**SUPPLIED INFORMATION:**
File: src/sv/alpf_pkg.sv
// ----------------------------------------------------------------------------
// Adaptive low-pass filter package
// Shared types and constants for the adaptive first-order low-pass filter.
// ----------------------------------------------------------------------------
package alpf_pkg;

	localparam int COEF_W = 8;
	localparam int COUNT_W = 8;
	localparam int THR_W = 24;
	localparam int CFG_IDX_W = 2;

	// Coefficient is in 1/256 units, so the product is shifted by 8 after rounding.
	localparam int COEF_FRAC = 8;
	localparam int ROUND_HALF = 128;

	localparam logic [COUNT_W-1:0] BIG_INC = 8'd10;
	localparam logic [COUNT_W-1:0] SMALL_INC = 8'd1;

	localparam logic [COEF_W-1:0] MAX_COEF_RST = 8'd150;
	localparam logic [COEF_W-1:0] COEF_STEP_RST = 8'd15;
	localparam logic [COUNT_W-1:0] SETTLE_LIMIT_RST = 8'd30;
	localparam logic [THR_W-1:0] BIG_THR_RST = 24'd200;

	typedef enum logic [CFG_IDX_W-1:0] {
		REG_MAX_COEF = 2'd0,
		REG_COEF_STEP = 2'd1,
		REG_SETTLE_LIMIT = 2'd2,
		REG_BIG_THR = 2'd3
	} cfg_reg_t;

	typedef struct packed {
		logic [COEF_W-1:0] max_coef;
		logic [COEF_W-1:0] coef_step;
		logic [COUNT_W-1:0] settle_limit;
		logic [THR_W-1:0] big_thr;
	} cfg_t;

	typedef struct packed {
		logic sign_flip;
		logic coef_raise;
	} stat_t;

endpackage

File: src/sv/alpf_in_if.sv
// ----------------------------------------------------------------------------
// Sample channel
// Valid/ready channel that carries one signed sample per beat.
// ----------------------------------------------------------------------------
interface alpf_in_if #(
	parameter int W = 24
);
	logic valid;
	logic ready;
	logic signed [W-1:0] sample;

	modport source (output valid, output sample, input ready);
	modport sink (input valid, input sample, output ready);
endinterface

File: src/sv/alpf_out_if.sv
// ----------------------------------------------------------------------------
// Result channel
// Valid/ready channel that carries the filter output and coefficient per beat.
// ----------------------------------------------------------------------------
interface alpf_out_if #(
	parameter int W = 24
);
	logic valid;
	logic ready;
	logic signed [W-1:0] filtered;
	logic [7:0] coef_now;

	modport source (output valid, output filtered, output coef_now, input ready);
	modport sink (input valid, input filtered, input coef_now, output ready);
endinterface

File: src/sv/alpf_cfg_regs.sv
// ----------------------------------------------------------------------------
// Configuration registers
// Write-only register file holding the filter tuning values.
// ----------------------------------------------------------------------------
module alpf_cfg_regs import alpf_pkg::*; (
	input  logic                 clk,
	input  logic                 arst_n,
	input  logic                 cfg_we,
	input  logic [CFG_IDX_W-1:0] cfg_index,
	input  logic [THR_W-1:0]     cfg_wdata,
	output cfg_t                 cfg
);

	cfg_t cfg_q;
	cfg_reg_t idx;

	assign idx = cfg_reg_t'(cfg_index);
	assign cfg = cfg_q;

	always_ff @(posedge clk or negedge arst_n) begin
		if (!arst_n) begin
			cfg_q.max_coef <= MAX_COEF_RST;
			cfg_q.coef_step <= COEF_STEP_RST;
			cfg_q.settle_limit <= SETTLE_LIMIT_RST;
			cfg_q.big_thr <= BIG_THR_RST;
		end else if (cfg_we) begin
			unique case (idx)
				REG_MAX_COEF: cfg_q.max_coef <= cfg_wdata[COEF_W-1:0];
				REG_COEF_STEP: cfg_q.coef_step <= cfg_wdata[COEF_W-1:0];
				REG_SETTLE_LIMIT: cfg_q.settle_limit <= cfg_wdata[COUNT_W-1:0];
				REG_BIG_THR: cfg_q.big_thr <= cfg_wdata;
				default: cfg_q <= cfg_q;
			endcase
		end
	end

endmodule

File: src/sv/alpf_adapt.sv
// ----------------------------------------------------------------------------
// Coefficient adaptation
// Next settle count and smoothing coefficient from the sign history of delta.
// ----------------------------------------------------------------------------
module alpf_adapt import alpf_pkg::*; (
	input  cfg_t               cfg,
	input  logic               same_sign,
	input  logic               mag_big,
	input  logic [COUNT_W-1:0] count,
	input  logic [COEF_W-1:0]  coef,
	output logic [COUNT_W-1:0] count_next,
	output logic [COEF_W-1:0]  coef_next,
	output logic               coef_raise
);

	logic [COUNT_W:0] count_sum;
	logic [COEF_W:0]  coef_sum;

	assign count_sum = {1'b0, count} + {1'b0, (mag_big ? BIG_INC : SMALL_INC)};
	assign coef_sum = {1'b0, coef} + {1'b0, cfg.coef_step};

	always_comb begin
		count_next = count;
		coef_next = coef;
		coef_raise = 1'b0;
		priority if (!same_sign) begin
			count_next = '0;
			coef_next = '0;
		end else if (count < cfg.settle_limit) begin
			// The count saturates at its top value.
			count_next = count_sum[COUNT_W] ? {COUNT_W{1'b1}} : count_sum[COUNT_W-1:0];
		end else begin
			count_next = '0;
			coef_raise = 1'b1;
			coef_next = (coef_sum < {1'b0, cfg.max_coef}) ? coef_sum[COEF_W-1:0]
				: cfg.max_coef;
		end
	end

endmodule

File: src/sv/alpf_core.sv
// ----------------------------------------------------------------------------
// Filter core
// Filter state and the per-sample update: delta, adaptation, scaled step.
// ----------------------------------------------------------------------------
module alpf_core import alpf_pkg::*; #(
	parameter int W = 24
) (
	input  logic                clk,
	input  logic                arst_n,
	input  logic                advance,
	input  logic signed [W-1:0] sample,
	input  cfg_t                cfg,
	output logic signed [W-1:0] filtered,
	output logic [COEF_W-1:0]   coef_now,
	output logic signed [W-1:0] filter_state,
	output stat_t               stat
);

	localparam int MAG_W = W + 1;
	localparam int PROD_W = MAG_W + COEF_W;
	localparam int CMP_W = (MAG_W > THR_W) ? MAG_W : THR_W;

	logic signed [W-1:0]  filter_q;
	logic                 last_neg_q;
	logic [COEF_W-1:0]    coef_q;
	logic [COUNT_W-1:0]   count_q;

	logic signed [W:0]    delta;
	logic                 neg;
	logic [MAG_W-1:0]     mag;
	logic                 mag_big;
	logic [COUNT_W-1:0]   count_next;
	logic [COEF_W-1:0]    coef_next;
	logic                 coef_raise;
	logic [PROD_W-1:0]    prod;
	logic [PROD_W-1:0]    prod_rnd;
	logic [MAG_W-1:0]     step;
	logic signed [W+1:0]  filt_ext;
	logic signed [W+1:0]  filt_next;

	assign delta = {sample[W-1], sample} - {filter_q[W-1], filter_q};
	assign neg = delta[W];
	assign mag = neg ? MAG_W'(-delta) : MAG_W'(delta);
	assign mag_big = CMP_W'(mag) > CMP_W'(cfg.big_thr);

	alpf_adapt u_adapt (
		.cfg        (cfg),
		.same_sign  (neg == last_neg_q),
		.mag_big    (mag_big),
		.count      (count_q),
		.coef       (coef_q),
		.count_next (count_next),
		.coef_next  (coef_next),
		.coef_raise (coef_raise)
	);

	// Round half up on the magnitude, then drop the coefficient fraction.
	assign prod = PROD_W'(mag) * PROD_W'(coef_next);
	assign prod_rnd = prod + PROD_W'(ROUND_HALF);
	assign step = prod_rnd[PROD_W-1:COEF_FRAC];

	assign filt_ext = {{2{filter_q[W-1]}}, filter_q};
	assign filt_next = neg ? filt_ext - $signed({1'b0, step})
		: filt_ext + $signed({1'b0, step});

	assign filtered = filt_next[W-1:0];
	assign coef_now = coef_next;
	assign filter_state = filter_q;
	assign stat.sign_flip = (neg != last_neg_q);
	assign stat.coef_raise = coef_raise;

	always_ff @(posedge clk or negedge arst_n) begin
		if (!arst_n) begin
			filter_q <= '0;
			last_neg_q <= 1'b0;
			coef_q <= '0;
			count_q <= '0;
		end else if (advance) begin
			filter_q <= filtered;
			last_neg_q <= neg;
			coef_q <= coef_next;
			count_q <= count_next;
		end
	end

endmodule
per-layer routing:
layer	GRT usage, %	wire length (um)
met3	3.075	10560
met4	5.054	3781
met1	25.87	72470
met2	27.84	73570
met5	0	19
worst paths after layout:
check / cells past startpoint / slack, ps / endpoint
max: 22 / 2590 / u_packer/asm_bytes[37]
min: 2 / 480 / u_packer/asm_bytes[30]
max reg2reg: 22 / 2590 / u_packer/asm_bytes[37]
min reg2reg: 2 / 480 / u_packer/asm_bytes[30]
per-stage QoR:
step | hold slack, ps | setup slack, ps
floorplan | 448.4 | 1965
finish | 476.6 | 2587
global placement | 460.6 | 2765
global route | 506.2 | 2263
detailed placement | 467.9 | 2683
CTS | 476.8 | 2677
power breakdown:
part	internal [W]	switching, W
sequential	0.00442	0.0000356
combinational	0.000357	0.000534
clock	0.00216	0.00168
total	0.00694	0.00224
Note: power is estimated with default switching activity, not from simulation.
<file path="src/sss_pkg.sv">
`timescale 1ns / 1ps

package sss_pkg;

    // build constants
    localparam int CORDIC_STEPS = 18;
    localparam int COORD_BITS   = 40;

    // angle handling, 1/256 degree units
    localparam int FULL_TURN    = 92160;
    localparam int QUARTER_TURN = 23040;
    localparam int ANG_W        = 17;
    localparam int REM_W        = 15;
    localparam int QUAD_W       = 2;

    // cordic datapath widths: Q30 vectors, degrees * 2^24 angles
    localparam int CW         = 33;
    localparam int ZW         = 33;
    localparam int MAX_STEPS  = 30;
    localparam int STEP_W     = 5;
    localparam int GAIN_Q30   = 652032874;

    // interval in millimetres and the product width
    localparam int LEN_W = 26;
    localparam int PW    = LEN_W + 1 + CW;

    // round(atan(2^-i) * 180/pi * 2^24)
    localparam logic [ZW-2:0] ATAN_DEG24 [MAX_STEPS] = '{
        32'd754974720, 32'd445687602, 32'd235489088, 32'd119537938, 32'd60000934,
        32'd30029717,  32'd15018523,  32'd7509720,   32'd3754917,   32'd1877466,
        32'd938734,    32'd469367,    32'd234684,    32'd117342,    32'd58671,
        32'd29335,     32'd14668,     32'd7334,      32'd3667,      32'd1833,
        32'd917,       32'd458,       32'd229,       32'd115,       32'd57,
        32'd29,        32'd14,        32'd7,         32'd4,         32'd2
    };

    // input beat
    typedef struct packed {
        logic signed [COORD_BITS-1:0] start_easting;
        logic signed [COORD_BITS-1:0] start_northing;
        logic signed [COORD_BITS-1:0] start_elevation;
        logic        [ANG_W-1:0]      bearing;
        logic signed [15:0]           dip;
        logic        [15:0]           interval_m;
    } t_sss_in;

    // output beat
    typedef struct packed {
        logic signed [COORD_BITS-1:0] next_easting;
        logic signed [COORD_BITS-1:0] next_northing;
        logic signed [COORD_BITS-1:0] next_elevation;
    } t_sss_out;

    // one rotation in flight
    typedef struct packed {
        logic signed [CW-1:0] x;
        logic signed [CW-1:0] y;
        logic signed [ZW-1:0] z;
    } t_sss_rot;

    // fields carried alongside the rotations
    typedef struct packed {
        logic signed [COORD_BITS-1:0] start_e;
        logic signed [COORD_BITS-1:0] start_n;
        logic signed [COORD_BITS-1:0] start_u;
        logic        [LEN_W-1:0]      len_mm;
        logic        [QUAD_W-1:0]     q_bear;
        logic        [QUAD_W-1:0]     q_dip;
    } t_sss_carry;

    // contents of one cell of the chain
    typedef struct packed {
        t_sss_rot   bear;
        t_sss_rot   dip;
        t_sss_carry side;
    } t_sss_cell;

    // scaled increments before rounding
    typedef struct packed {
        logic signed [COORD_BITS-1:0] start_e;
        logic signed [COORD_BITS-1:0] start_n;
        logic signed [COORD_BITS-1:0] start_u;
        logic signed [PW-1:0]         p_e;
        logic signed [PW-1:0]         p_n;
        logic signed [PW-1:0]         p_u;
    } t_sss_prod;

endpackage

</file>
<file path="src/sss_cordic_cell.sv">
`timescale 1ns / 1ps

module sss_cordic_cell (
    input  logic                 i_clk,
    input  logic                 i_rst_n,
    input  logic                 i_en,
    input  logic [sss_pkg::STEP_W-1:0] i_step,
    input  logic                 i_valid,
    input  sss_pkg::t_sss_cell   i_data,
    output logic                 o_valid,
    output sss_pkg::t_sss_cell   o_data
);
    import sss_pkg::*;

    // one micro-rotation, shifts floor toward minus infinity
    function automatic t_sss_rot rotate(input t_sss_rot a, input logic [STEP_W-1:0] s);
        logic signed [CW-1:0] dx;
        logic signed [CW-1:0] dy;
        logic signed [ZW-1:0] t;
        t_sss_rot             res;
        dx = a.x;
        dy = a.y;
        dx = dy >>> s;
        dy = a.x >>> s;
        t  = ZW'(ATAN_DEG24[s]);
        if (a.z >= 0) begin
            res.x = a.x - dx;
            res.y = a.y + dy;
            res.z = a.z - t;
        end else begin
            res.x = a.x + dx;
            res.y = a.y - dy;
            res.z = a.z + t;
        end
        return res;
    endfunction

    t_sss_cell n_data;
    logic      r_valid;
    t_sss_cell r_data;

    // turn both vectors, pass the side fields on
    always_comb begin
        n_data.bear = rotate(i_data.bear, i_step);
        n_data.dip  = rotate(i_data.dip, i_step);
        n_data.side = i_data.side;
    end

    always_ff @(posedge i_clk) begin
        if (!i_rst_n) begin
            r_valid <= 1'b0;
        end else if (i_en) begin
            r_valid <= i_valid;
        end
    end

    always_ff @(posedge i_clk) begin
        if (i_en) begin
            r_data <= n_data;
        end
    end

    assign o_valid = r_valid;
    assign o_data  = r_data;

    // a stalled cell keeps its contents
    a_cell_hold: assert property (@(posedge i_clk) disable iff (!i_rst_n)
        !i_en && r_valid |=> r_valid && $stable(r_data))
        else $error("cordic cell lost its beat during a stall");

    // the side fields ride along untouched
    a_cell_side: assert property (@(posedge i_clk) disable iff (!i_rst_n)
        i_en && i_valid |=> r_valid && (r_data.side == $past(i_data.side)))
        else $error("side fields changed inside a cordic cell");

endmodule

</file>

**WHAT YOU WILL DO:**
Go through the records and report each line that contains "else".

**ANSWER TO THE PROBLEM:**
		end else if (cfg_we) begin
		end else if (count < cfg.settle_limit) begin
		end else begin
		end else if (advance) begin
        end else begin
        end else if (i_en) begin
        else $error("cordic cell lost its beat during a stall");
        else $error("side fields changed inside a cordic cell");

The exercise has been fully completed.